From: Zach Brown <zach.brown@oracle.com>
To: linux-fsdevel@vger.kernel.org
Subject: [PATCH 3/8] aio: add an interface to submit aio from the kernel
Date: Thu, 22 Oct 2009 13:25:52 -0700 [thread overview]
Message-ID: <1256243157-16667-4-git-send-email-zach.brown@oracle.com> (raw)
In-Reply-To: <1256243157-16667-3-git-send-email-zach.brown@oracle.com>
This adds a simple interface that lets other parts of the kernel submit aio
iocbs. Callers provide a function which is called as the IO completes.
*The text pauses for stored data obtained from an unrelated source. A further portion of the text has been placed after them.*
File: ./config.mk
export PLATFORM = sky130hd
export DESIGN_NAME = Multiplier_top
export DESIGN_NICKNAME = Multiplier_top
export VERILOG_FILES = /design/flow/design.v
export SDC_FILE = /design/flow/constraint.sdc
export NUM_CORES = 4
export LEC_CHECK = 1
export CORE_UTILIZATION = 30
File: ./constraint.sdc
current_design Multiplier_top

set clk_period 6.7
set clk_io_pct 0.2

create_clock -name clk0 -period $clk_period [get_ports {clk}]

set non_clock_inputs [all_inputs -no_clocks]
set_input_delay [expr $clk_period * $clk_io_pct] -clock clk0 $non_clock_inputs
set_output_delay [expr $clk_period * $clk_io_pct] -clock clk0 [all_outputs]
File: ./design.v
`timescale 1ns / 1ps
module Multiplier_top(clk,rst,adr1_r,adr2_r,adr_ram,result,st_out);
input clk, rst;
input [2:0] adr1_r;
input [2:0] adr2_r;
input [2:0] adr_ram;
output [7:0] result;
output [2:0] st_out;
wire [2:0] adr;
wire [3:0] d;
wire w_rf, w_ram;
wire DA,SA,SB;
wire [3:0]ABus, BBus;
wire [7:0]product;
rom uut1 (d, adr);
cu uut4(clk, rst, adr1_r, adr2_r, w_rf, adr, DA, SA, SB, st_out, w_ram);
RF uut5(ABus, BBus, SA, SB, d, DA, w_rf, rst, clk);
multiplier uut2(product, ABus, BBus);
ram uut3(clk, rst, w_ram, adr_ram, product, result);
endmodule
`timescale 1ns / 1ps
module RF(A, B, SA, SB, D, DA, W, rst, clk);
	output [3:0]A;  
	output [3:0]B;  
	input SA;  
	input SB;  
	input [3:0]D;  
	input DA;  
	input W;  
	input rst;  
	input clk;
	wire [1:0]load_enable;
	wire [3:0]R00, R01;
	Decoder1to2 decoder (load_enable, DA, W);
	RegisterNbit reg00 (D,R00,load_enable[0], rst, clk);  
	RegisterNbit reg01 (D,R01,load_enable[1], rst, clk);
	Mux2to1Nbit muxA (A,R00, R01, SA);
	Mux2to1Nbit muxB (B,R00, R01,SB); 
endmodule
module RegisterNbit(D, Q,  L, R, clock);
	parameter N = 4;  
	output reg [N-1:0]Q;  
	input [N-1:0]D;  
	input L;  
	input R;  
	input clock;  
	always @(posedge clock or posedge R) begin
		if(R)
			Q <= 0;
		else if(L)
			Q <= D;
		else
			Q <= Q;
	end
endmodule
module Decoder1to2(m, S, en);
	input S;  
	input en;  
	output [1:0]m;  
	assign m[0] = ~S&en;
	assign m[1] = S&en;
endmodule
module Mux2to1Nbit(o, i1,i2, s);
   input [3:0] i1,i2;
   input  s;
   output reg  [3:0] o;
always @(s or i1 or i2)
begin
   case (s)
      1'b0 : o = i1;
      1'b1 : o = i2;
      default : o = 4'b0;
   endcase
end
endmodule
`timescale 1ns / 1ps
module cu ( 
input clk, reset,
  input [2:0] adr1,
  input [2:0] adr2,
  output reg w_rf,
  output reg [2:0] adr,
  output reg DA,SA,SB,
  output reg [3:0] st_out,
  output reg w_ram
);
parameter S0_idle = 0 , S1_send_adr1 = 1 , S2_send_adr2 = 2 ,S3_multiply = 3 ,S4_write_ram = 4,S5_read_ram=5 ;
reg [3:0] PS,NS ;
    always@(posedge clk or posedge reset)
        begin
            if(reset)
                PS <= S0_idle;   
            else    
                PS <= NS;
        end  
    always@(*)
        begin 
            case(PS)
				S0_idle:
				begin
				NS = S1_send_adr1;
				w_rf <= 0;
                w_ram <= 0;
                st_out <= 0;
				end
				S1_send_adr1:
				begin	
				w_rf <= 1;
				adr<= adr1;
				DA <=1'b0;
				SA <=1'b0;
				SB <=1'b1;
				st_out <= S1_send_adr1;
				NS = S2_send_adr2;
				end
				S2_send_adr2:
				begin
				w_rf <= 1;
				adr<= adr2;
				NS = S3_multiply;
				DA <=1'b1;
				SA <=1'b0;
				SB <=1'b1;
          	    st_out <= S2_send_adr2;
			    end
		        S3_multiply:
		        begin
				NS = S4_write_ram;
                st_out <= S3_multiply;
				w_ram <= 1;
			    end
                S4_write_ram:
                begin
                st_out <= S4_write_ram;
				NS = S5_read_ram;
				end
		        S5_read_ram: 
		        begin
                w_ram <= 0;
                st_out <= S5_read_ram;
				if(!reset) begin
				    NS = S1_send_adr1;	
				end
				else begin
				    NS = 0;
				end
			end
		endcase
	end
endmodule
`timescale 1ns / 1ps
module FA1(Cout, S, A, B, Cin);
    input A, B, Cin;
    output Cout, S;
    wire S1, C1, C2;
    xor(S1, A, B);
    and(C1, A, B);
    xor(S, S1, Cin);
    and(C2, S1, Cin);
    or(Cout, C1, C2);
endmodule
module Node1(HCout, VCout, A, B, HCin, VCin);
    input A, B, HCin, VCin;
    output HCout, VCout;
    wire W1;
    assign W1 = A&B;
    FA1 fa1(HCout, VCout, W1, VCin, HCin);
endmodule
module multiplier(p, a, b);
    input [3:0] a, b;
    output [7:0] p;
    wire [3:0] sum0, sum1, sum2, sum3, sum4, sum5, sum6;
    wire [3:0] c0, c1, c2, c3, c4, c5, c6;
    Node1 node0(c0[0], sum0[0], a[0], b[0], 0, 0);
    Node1 node1(c1[0], sum1[0], a[1], b[0], c0[0], 0);
    Node1 node2(c2[0], sum2[0], a[2], b[0], c1[0], 0);
    Node1 node3(c3[0], sum3[0], a[3], b[0], c2[0], 0);
    Node1 node4(c1[1], sum1[1], a[0], b[1], 0, sum1[0]);
    Node1 node5(c2[1], sum2[1], a[1], b[1], c1[1], sum2[0]);
    Node1 node6(c3[1], sum3[1], a[2], b[1], c2[1], sum3[0]);
    Node1 node7(c4[1], sum4[1], a[3], b[1], c3[1], c3[0]);
    Node1 node8(c2[2], sum2[2], a[0], b[2], 0, sum2[1]);
    Node1 node9(c3[2], sum3[2], a[1], b[2], c2[2], sum3[1]);
    Node1 node10(c4[2], sum4[2], a[2], b[2], c3[2], sum4[1]);
    Node1 node11(c5[2], sum5[2], a[3], b[2], c4[2], c4[1]);
    Node1 node12(c3[3], sum3[3], a[0], b[3], 0, sum3[2]);
    Node1 node13(c4[3], sum4[3], a[1], b[3], c3[3], sum4[2]);
    Node1 node14(c5[3], sum5[3], a[2], b[3], c4[3], sum5[2]);
    Node1 node15(c6[3], sum6[3], a[3], b[3], c5[3], c5[2]);
    assign p[0] = sum0[0];
    assign p[1] = sum1[1];
    assign p[2] = sum2[2];
    assign p[3] = sum3[3];
    assign p[4] = sum4[3];
    assign p[5] = sum5[3];
    assign p[6] = sum6[3];
    assign p[7] = c6[3];
endmodule
`timescale 1ns / 1ps
module ram(i_clk, i_rst, i_write_en, i_addr, i_write_data, o_read_data);
input i_clk, i_rst, i_write_en;
input [2:0] i_addr;
input [7:0] i_write_data;
output reg [7:0] o_read_data;
reg[7:0] mem[0:7];
integer i;
always @ (posedge i_clk) begin
    if(i_rst) begin
        for(i=0; i<8; i=i+1) begin
            mem[i] <= 0;
        end
    end
    else begin
        if(i_write_en)
            mem[i_addr] <= i_write_data;
        else
            o_read_data <= mem[i_addr];
        end
    end
endmodule
`timescale 1ns / 1ps
module rom (ROM_data, ROM_addr);
output reg [3:0] ROM_data;
input [2:0] ROM_addr;
always @(ROM_addr) begin
	case (ROM_addr)
         3'd0: ROM_data = 4'b0000;
         3'd1: ROM_data = 4'b1100;
         3'd2: ROM_data = 4'b0110;
         3'd3: ROM_data = 4'b0111;
         3'd4: ROM_data = 4'b1000;
         3'd5: ROM_data = 4'b0001;
         3'd6: ROM_data = 4'b1101;
         3'd7: ROM_data = 4'b1110;
    endcase
	end
endmodule	
File: ./run.sh
#!/bin/bash
# OpenROAD 26Q1-2900-gdf79404cd8, Yosys 0.63+post, stock flow scripts
make -C /OpenROAD-flow-scripts/flow DESIGN_CONFIG=/design/flow/config.mk WORK_HOME=/design/flow/orfs finish
==> summary.txt <==
antenna violations before repair = 0
tally of unique sky130hd cells used after synthesis = 42
setup TNS = 0 ns
Resized Gates After CTS = 0
IR drop worst, VDD = 0.147 mV
number of buffers between clock root and the deepest sink = 2
main flop type = sky130_fd_sc_hd__edfxtp_1
Critical Path Fanout Max = 8
standard-cell row count = 43
Min-Delay Endpoint = uut5.reg01.Q[1]
required time of the critical path = 6.79 ns
Worst Max-Slew Pin Slew = 0.779 ns
Final min period = 4.22 ns
post-place setup slack = 2.48 ns
Cell Pwr Density = 224 mW/mm^2
number of hold buffers added after CTS = 0
ratio of routed vias to standard cells = 4.72
share of layout cells above drive strength 1 = 8.58%
Hold Crit Class = reg2reg
Max Clock Freq = 0.237 GHz
FF-to-FF End = uut3.mem[5][6]
critical path start-end classification = reg2reg
Yosys Chip Area = 0.00439 mm^2
post-synthesis instance area = 0.00439 mm^2
Post-CTS Setup Inserts = 0
number of buffers added by the clock tree synthesis step = 9
number of port buffers = 21
total vias in the final route = 2608
# diodes = 0
count of fill cells added during filler insertion = 1368
total track usage = 13.3%
total tool warning count = 28
number of global-route vias before repair = 2718
number of hold-slack violations in the final timing report = 0
yosys cell count = 350
worst rel slew slack = 48.0%
insertion delay of the later-clocked pin in the worst-skew pair = 0.33 ns
Clock Pin Slew Worst Setup and Hold Paths = 0.06 ns
final-report setup violation count = 0
Crit. End Element = flip-flop
maximum capacitance violations = 0
Detailed Routing Iterations Pass 1 = 4
Setup WS post-layout = 2.48 ns
synthesized area divided by synthesized cell count = 12.5 um^2
setup clock skew after layout = 0.00371 ns
count of unclocked register or latch pins = 12
count of flip-flops with a built-in enable after synthesis = 72
DRC violation count after routing = 0
TritonCTS clock tree = done
initial cell density of the core = 31.1%
count of endpoints without a timing constraint = 18
register bit count reported by yosys = 95
Iteration-0 DRC Markers = 121
static power due to leakage = 2.01 nW
post-layout period usage of the worst path = 62.9%
hold depth = 2
largest net degree at the start of global routing = 28
Clock Tree Root = sky130_fd_sc_hd__clkbuf_16
flop2flop setup slack = 2.48 ns
startpoint of the worst hold path = uut5.reg01.Q[1]
Wirelength per Cell = 15.7 um
global placer's final weighted congestion = 0.862
CP Data Arrival Time = 4.30 ns
Total Power = 1.13 mW
routed wire length = 8680 um
vertical extent of the die = 123 um
Syn-to-layout area delta = 14.6%
area enclosed by the die boundary = 0.0151 mm^2
CTS HTree Levels = 3
CP Launch Type = flip-flop
worst reg2reg path startpoint = uut5.reg01.Q[1]
width of the chip = 123 um
overall overflow remaining after global route = 0
detailed placement HPWL = 6070 um
Yosys Warn Count = 14
core area = 0.0141 mm^2
ys async rst share = 11.6%
FF-to-FF path depth = 14
remaining antenna violation count = 0
I/O pins = 22
final number of max-transition violations = 0
global-route wire length before repair = 14200 um
number of standard cells after synthesis = 350
result of the run = finished, final reports clean
RSZ-0062 raised after global routing = false
[logic make-up after synthesis]
kind of cell,share of synthesized area (%)
buffers and inverters,3.22
latches,4.10
XOR/XNOR,0.200
flip-flops,55.5
adder cells (fa/ha/maj),5.93
AND-OR/OR-AND,5.07
AND/OR/NAND/NOR,18.3
multiplexers,7.67
[where the power goes]
group | leakage, nW | switching [mW] | internal (mW) | total, mW
Clock | 0.136 | 0.180 | 0.282 | 0.462
Sequential | 0.973 | 0.00670 | 0.582 | 0.589
Combinational | 0.901 | 0.0446 | 0.0319 | 0.0765
[worst max-delay path, cell delays in order (launching register included)]
cell                      delay, ns
sky130_fd_sc_hd__dfrtp_1       0.41
sky130_fd_sc_hd__and2_1        0.17
sky130_fd_sc_hd__ha_1          0.21
sky130_fd_sc_hd__fa_1          0.37
sky130_fd_sc_hd__inv_1         0.08
sky130_fd_sc_hd__fa_1          0.44
sky130_fd_sc_hd__fa_1          0.42
sky130_fd_sc_hd__fa_1          0.48
sky130_fd_sc_hd__inv_1         0.05
sky130_fd_sc_hd__fa_1          0.38
sky130_fd_sc_hd__inv_1         0.07
sky130_fd_sc_hd__fa_1          0.15
sky130_fd_sc_hd__inv_1         0.04
sky130_fd_sc_hd__fa_1          0.53
sky130_fd_sc_hd__and3_1        0.18
[synth_stat cells, types with 2 or more instances]
| master | number | area share [%] |
|---|---|---|
| sky130_fd_sc_hd__a21oi_1 | 2 | 0.23 |
| sky130_fd_sc_hd__a22o_1 | 3 | 0.60 |
| sky130_fd_sc_hd__a22oi_1 | 7 | 1.2 |
| sky130_fd_sc_hd__and2_1 | 55 | 7.8 |
| sky130_fd_sc_hd__and2b_1 | 2 | 0.34 |
| sky130_fd_sc_hd__and3_1 | 12 | 1.7 |
| sky130_fd_sc_hd__buf_2 | 8 | 0.91 |
| sky130_fd_sc_hd__buf_4 | 2 | 0.34 |
| sky130_fd_sc_hd__buf_6 | 2 | 0.51 |
| sky130_fd_sc_hd__clkbuf_1 | 2 | 0.17 |
| sky130_fd_sc_hd__dfrtp_1 | 11 | 6.3 |
| sky130_fd_sc_hd__dlxtn_1 | 12 | 4.1 |
| sky130_fd_sc_hd__edfxtp_1 | 72 | 49 |
| sky130_fd_sc_hd__fa_1 | 8 | 3.6 |
| sky130_fd_sc_hd__ha_1 | 8 | 2.3 |
| sky130_fd_sc_hd__inv_1 | 13 | 1.1 |
| sky130_fd_sc_hd__mux2_2 | 10 | 2.6 |
| sky130_fd_sc_hd__mux2i_1 | 13 | 3.0 |
| sky130_fd_sc_hd__mux4_2 | 3 | 1.5 |
| sky130_fd_sc_hd__nand2_1 | 29 | 2.5 |
| sky130_fd_sc_hd__nand2b_1 | 4 | 0.57 |
| sky130_fd_sc_hd__nand3_1 | 5 | 0.57 |
| sky130_fd_sc_hd__nor2_1 | 23 | 2.0 |
| sky130_fd_sc_hd__nor2b_1 | 10 | 1.4 |
| sky130_fd_sc_hd__o21ai_0 | 15 | 1.7 |
| sky130_fd_sc_hd__o221ai_1 | 3 | 0.60 |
These iocbs aren't tracked to reduce overhead: they can't be canceled, callers
limit the number in flight, and previous patches in this series removed
retry-based aio.
Signed-off-by: Zach Brown <zach.brown@oracle.com>
---
fs/aio.c | 86 +++++++++++++++++++++++++++++++++++++++++++++++++++
include/linux/aio.h | 11 ++++++
2 files changed, 97 insertions(+), 0 deletions(-)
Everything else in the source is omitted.